The Functional Role of Loops and Flanking Sequences of G-Quadruplex Aptamer to the Hemagglutinin of Influenza a Virus

Abstract

Nucleic acid aptamers are generally accepted as promising elements for the specific and high-affinity binding of various biomolecules. It has been shown for a number of aptamers that the complexes with several related proteins may possess a similar affinity. An outstanding example is the G-quadruplex DNA aptamer RHA0385, which binds to the hemagglutinins of various influenza A virus strains. These hemagglutinins have homologous tertiary structures but moderate-to-low amino acid sequence identities. Here, the experiment was inverted, targeting the same protein using a set of related, parallel G-quadruplexes. The 5'- and 3'-flanking sequences of RHA0385 were truncated to yield parallel G-quadruplex with three propeller loops that were 7, 1, and 1 nucleotides in length. Next, a set of minimal, parallel G-quadruplexes with three single-nucleotide loops was tested. These G-quadruplexes were characterized both structurally and functionally. All parallel G-quadruplexes had affinities for both recombinant hemagglutinin and influenza virions. In summary, the parallel G-quadruplex represents a minimal core structure with functional activity that binds influenza A hemagglutinin. The flanking sequences and loops represent additional features that can be used to modulate the affinity. Thus, the RHA0385-hemagglutinin complex serves as an excellent example of the hypothesis of a core structure that is decorated with additional recognizing elements capable of improving the binding properties of the aptamer.
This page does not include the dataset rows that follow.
Context: an optimization exercise on an open-source flow, tuned for small area. The choices shown serve that exercise and are no tape-out recipe.
In this exercise RTL edits were held to simulation tests only and were not proved equivalent to the original.
No activity file was given, so power comes from the tool's default toggle rates.

===== config.mk =====
export PLATFORM = sky130hd
export DESIGN_NAME = snake
export DESIGN_NICKNAME = snake
export VERILOG_FILES = /design/flow/design.v
export SDC_FILE = /design/flow/constraint.sdc
export NUM_CORES = 4
export LEC_CHECK = 0
export CAP_MARGIN = 20
export CORE_MARGIN = 2
export CORE_UTILIZATION = 40
export SLEW_MARGIN = 20

===== constraint.sdc =====
create_clock -name core_clock -period 15.0 [get_ports {clk}]
set_input_delay 3.0000 -clock core_clock [delete_from_list [all_inputs] [get_ports {clk}]]
set_output_delay 3.0000 -clock core_clock [all_outputs]
set_load 0.01 [all_outputs]

===== design.v =====
module snake(hex3_d,hex2_d,hex1_d,hex0_d,p,sw,button,clk,rst,step);
input step;
output [6:0]hex0_d;
output [6:0]hex1_d;
output [6:0]hex2_d;
output [6:0]hex3_d;
input rst;
reg [2:0]hex_d[11:0];
reg  [6:0]record[30:0];    
reg [3:0]x;
reg [2:0]y;
reg [3:0]regp;
integer length;   
localparam integer initheadx=7;
localparam integer initheady=0;
integer headx;
integer heady;
integer tempheadx;
integer tempheady;
reg [1:0]tempdirection;
reg [1:0]direction;
reg blockdirection;
output [3:0]p;
input clk;
input [3:0]sw;
input [2:0]button;
reg error;
reg delete;
integer i;
integer j;
assign p[3]=!regp[3];
assign p[2]=!regp[2];
assign p[1]=!regp[1];
assign p[0]=!regp[0];
always@(posedge clk)
begin
if(rst==1'b0)
begin
	regp=4'b0000;
	delete=1'b1;
	error=1'b0;
	tempdirection=2'b11;
	direction=2'b11;
	blockdirection=1'b0;
	for (i = 0; i < 12; i = i + 1)
	begin
		hex_d[i]=3'b111;
	end
	for (i = 0; i < 31; i = i + 1)
	begin
		record[i]=7'b1111111;
	end
	headx=initheadx;
	heady=initheady;
	x=headx;
	y=heady;
	length=0;
	record[length]={x,y};
	hex_d[initheadx][initheady]=1'b0;
end
else if(step)
begin
	delete=1'b1;
	if(sw[0])
		regp[0]=1'b1;
	if(sw[1])
		regp[1]=1'b1;
	if(sw[2])
		regp[2]=1'b1;
	if(sw[3])
		regp[3]=1'b1;
	delete=1'b1;
	tempheadx=headx;
	tempheady=heady;
	if(button[2]==1'b1)
	begin
		if(button[1]==1'b0&&button[0]==1'b1)
		begin
			direction=2'b11;
		end
		else if(button[1]==1'b1&&button[0]==1'b0)
		begin
			direction=2'b01;
		end
		else
		begin
			direction=2'b00;
		end
	end
	else
	begin
		direction=2'b10;
	end
	tempdirection=direction;
	if(error==1'b0)
	begin
		if(headx==0&&heady==0&&direction==2'b01&&regp[3]==1'b1)
		begin
			regp[3]=1'b0;
			delete=1'b0;
		end
		if(headx==0&&heady==0&&direction==2'b11&&regp[0]==1'b1)
		begin
			regp[0]=1'b0;
			delete=1'b0;
		end
		if(headx==3&&heady==0&&direction==2'b01&&regp[2]==1'b1)
		begin
			regp[2]=1'b0;
			delete=1'b0;
		end
		if(headx==3&&heady==0&&direction==2'b11&&regp[3]==1'b1)
		begin
			regp[3]=1'b0;
			delete=1'b0;
		end
		if(headx==6&&heady==0&&direction==2'b01&&regp[1]==1'b1)
		begin
			regp[1]=1'b0;
			delete=1'b0;
		end
		if(headx==6&&heady==0&&direction==2'b11&&regp[2]==1'b1)
		begin
			regp[2]=1'b0;
			delete=1'b0;
		end
		if(headx==9&&heady==0&&direction==2'b11&&regp[1]==1'b1)
		begin
			regp[1]=1'b0;
			delete=1'b0;
		end
		if(headx==9&&heady==0&&direction==2'b01&&regp[0]==1'b1)
		begin
			regp[0]=1'b0;
			delete=1'b0;
		end
	end
	if(error==1'b0)
	begin
	if(headx==initheadx&&heady==initheady)
		tempdirection=direction;
	case(direction)
	2'b00:
	begin
		if(heady==0)
		begin
			if(blockdirection==1'b0)
			begin
				heady=heady+1;
			end
			else if(blockdirection==1'b1)
			begin
				heady=heady+2;
			end
			if(headx==2||headx==5||headx==8||headx==11)
			begin
				headx=headx-2;
			end
			blockdirection=1'b0;
		end
		else
		begin
			headx=headx+1;
		end
		blockdirection=1'b0;
	end
	2'b01:
	begin
		if(heady!=0)
		begin
			if(blockdirection==1'b1)
			begin			
				if(heady==2)
					headx=headx+3;
				heady=0;
			end
			else if(blockdirection==1'b0)
			begin			
				headx=headx+1;
				blockdirection=1'b1;
				if(heady==2)
					headx=headx+3;
				heady=0;
			end
		end
		else
		begin
			headx=headx+3;
		end
		blockdirection=1'b1;
	end
	2'b10:
	begin
		if(heady==0)
		begin
			if(blockdirection==1'b0)
			begin
				heady=heady+1;
				headx=headx-1;
			end
			else if(blockdirection==1'b1)
			begin
				heady=heady+2;
				headx=headx-1;
			end
		end
		else
		begin
			headx=headx-1;
		end
		blockdirection=1'b1;
	end
	2'b11:
	begin
		if(heady!=0)
		begin
			if(blockdirection==1'b1)
			begin			
				if(heady==1)
					headx=headx-3;
				heady=0;
			end
			else if(blockdirection==1'b0)
			begin			
				headx=headx+1;
				blockdirection=1'b0;
				if(heady==1)
					headx=headx-3;
				heady=0;
			end
		end
		else
		begin
			headx=headx-3;
		end
		blockdirection=1'b0;
	end
	endcase
	if(tempheadx==10&&headx==11&&direction==2'b00)
	begin
		headx=9;
	end
	else if(tempheadx==7&&headx==8&&direction==2'b00)
	begin
		headx=6;
	end
	else if(tempheadx==4&&headx==5&&direction==2'b00)
	begin
		headx=3;
	end
	else if(tempheadx==1&&headx==2&&direction==2'b00)
	begin
		headx=0;
	end
	else if(tempheadx==0&&headx==-1)
	begin
		headx=1;
	end
	else if(tempheadx==3&&headx==2)
	begin
		headx=4;
	end
	else if(tempheadx==6&&headx==5)
	begin
		headx=7;
	end
	else if(tempheadx==9&&headx==8)
	begin
		headx=10;
	end
	else if(headx==-1)
	begin
		headx=11;
	end
	else if(headx==-2)
	begin
		headx=10;
	end
	else if(headx==-3)
	begin
		headx=9;
	end
	else if(headx==14)
	begin
		headx=2;
	end
	else if(headx==13)
	begin
		headx=1;
	end
	else if(headx==12)
	begin
		headx=0;
	end
	if(error==1'b0)
	begin
		if(delete==1'b1)
		begin
			y={record[0][2],record[0][1],record[0][0]};
			x={record[0][6],record[0][5],record[0][4],record[0][3]};
			hex_d[x][y]=1'b1;	
			for(i=0;i<30;i=i+1)
			begin
				record[i]=record[i+1];
			end
			length=length-1;
		end
	end
	if(hex_d[headx][heady]==1'b0)
		error=1'b1;
	if(error==1'b0)
	begin
		hex_d[headx][heady]=1'b0;
		length=length+1;
		x=headx;
		y=heady;
		record[length]={x,y};
	end
	end
	else if(error==1'b1)
	begin
		hex_d[0][0]=1'b0;
		hex_d[0][1]=1'b0;
		hex_d[0][2]=1'b1;
		hex_d[1][0]=1'b0;
		hex_d[1][1]=1'b0;
		hex_d[1][2]=1'b1;
		hex_d[2][0]=1'b0;
		hex_d[3][0]=1'b1;
		hex_d[3][1]=1'b0;
		hex_d[3][2]=1'b0;
		hex_d[4][0]=1'b0;
		hex_d[4][1]=1'b0;
		hex_d[4][2]=1'b0;
		hex_d[5][0]=1'b0;
		hex_d[6][0]=1'b1;
		hex_d[6][1]=1'b0;
		hex_d[6][2]=1'b0;
		hex_d[7][0]=1'b0;
		hex_d[7][1]=1'b0;
		hex_d[7][2]=1'b0;
		hex_d[8][0]=1'b0;
		hex_d[9][0]=1'b0;
		hex_d[9][1]=1'b1;
		hex_d[9][2]=1'b1;
		hex_d[10][0]=1'b1;
		hex_d[10][1]=1'b1;
		hex_d[10][2]=1'b1;
		hex_d[11][0]=1'b1;
	end
end
end
assign hex0_d[0]=hex_d[2][0];
assign hex0_d[1]=hex_d[1][2];
assign hex0_d[2]=hex_d[0][2];
assign hex0_d[3]=hex_d[0][0];
assign hex0_d[4]=hex_d[0][1];
assign hex0_d[5]=hex_d[1][1];
assign hex0_d[6]=hex_d[1][0];
assign hex1_d[0]=hex_d[5][0];
assign hex1_d[1]=hex_d[4][2];
assign hex1_d[2]=hex_d[3][2];
assign hex1_d[3]=hex_d[3][0];
assign hex1_d[4]=hex_d[3][1];
assign hex1_d[5]=hex_d[4][1];
assign hex1_d[6]=hex_d[4][0];
assign hex2_d[0]=hex_d[8][0];
assign hex2_d[1]=hex_d[7][2];
assign hex2_d[2]=hex_d[6][2];
assign hex2_d[3]=hex_d[6][0];
assign hex2_d[4]=hex_d[6][1];
assign hex2_d[5]=hex_d[7][1];
assign hex2_d[6]=hex_d[7][0];
assign hex3_d[0]=hex_d[11][0];
assign hex3_d[1]=hex_d[10][2];
assign hex3_d[2]=hex_d[9][2];
assign hex3_d[3]=hex_d[9][0];
assign hex3_d[4]=hex_d[9][1];
assign hex3_d[5]=hex_d[10][1];
assign hex3_d[6]=hex_d[10][0];
endmodule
Keywords: DNA aptamer; G-quadruplex; affinity; hemagglutinin; influenza virus; structure−activity relationship.

Figure 1

The proposed structure of RHA0385 as a parallel G-quadruplex with three propeller loops; one of them is 7 nucleotides long (a major loop), whereas two others are single-nucleotide (minor loops).

Figure 2

BLI binding assays of aptamer to HA of influenza A virus: (a) two strategies of the experiment with immobilization of recombinant HA and immobilization of the aptamer. Influenza virus picture was taken from Kisscc0 website [24]; sensorgrams for the complex of RHA0385 aptamer with (b) rHA and (c) vHA.

Figure 3

Aptamer binding vHA measured by BLI (concentration of vHA was set as to 14 nM): (a) RHA0385 and aptamers with flanking sequences truncated; (b) G7nt and aptamers with single-nucleotide loops; (c) RHA0385 and aptamers with major loop altered. (d) Hemagglutination inhibition assay of 3.6 nM vHA with RHA0385, G7-TTA_A_C and G7n5t at different concentrations.

Figure 4

Circular dichroism spectroscopy of aptamers to HA: (a) CD spectra of RHA0385 and its variants obtained at the same conditions (20 °C, 2 µM solution in sodium-potassium phosphate buffer pH 7.4 in the presence of 10 mM K⁺); (b) normalized curves of the CD melting of RHA0385 and its variants.

Figure 5

The plots of rate constants (a) association rate constants, (b) dissociation rate constants versus the aptamer’s loop length for complexes aptamer–rHA.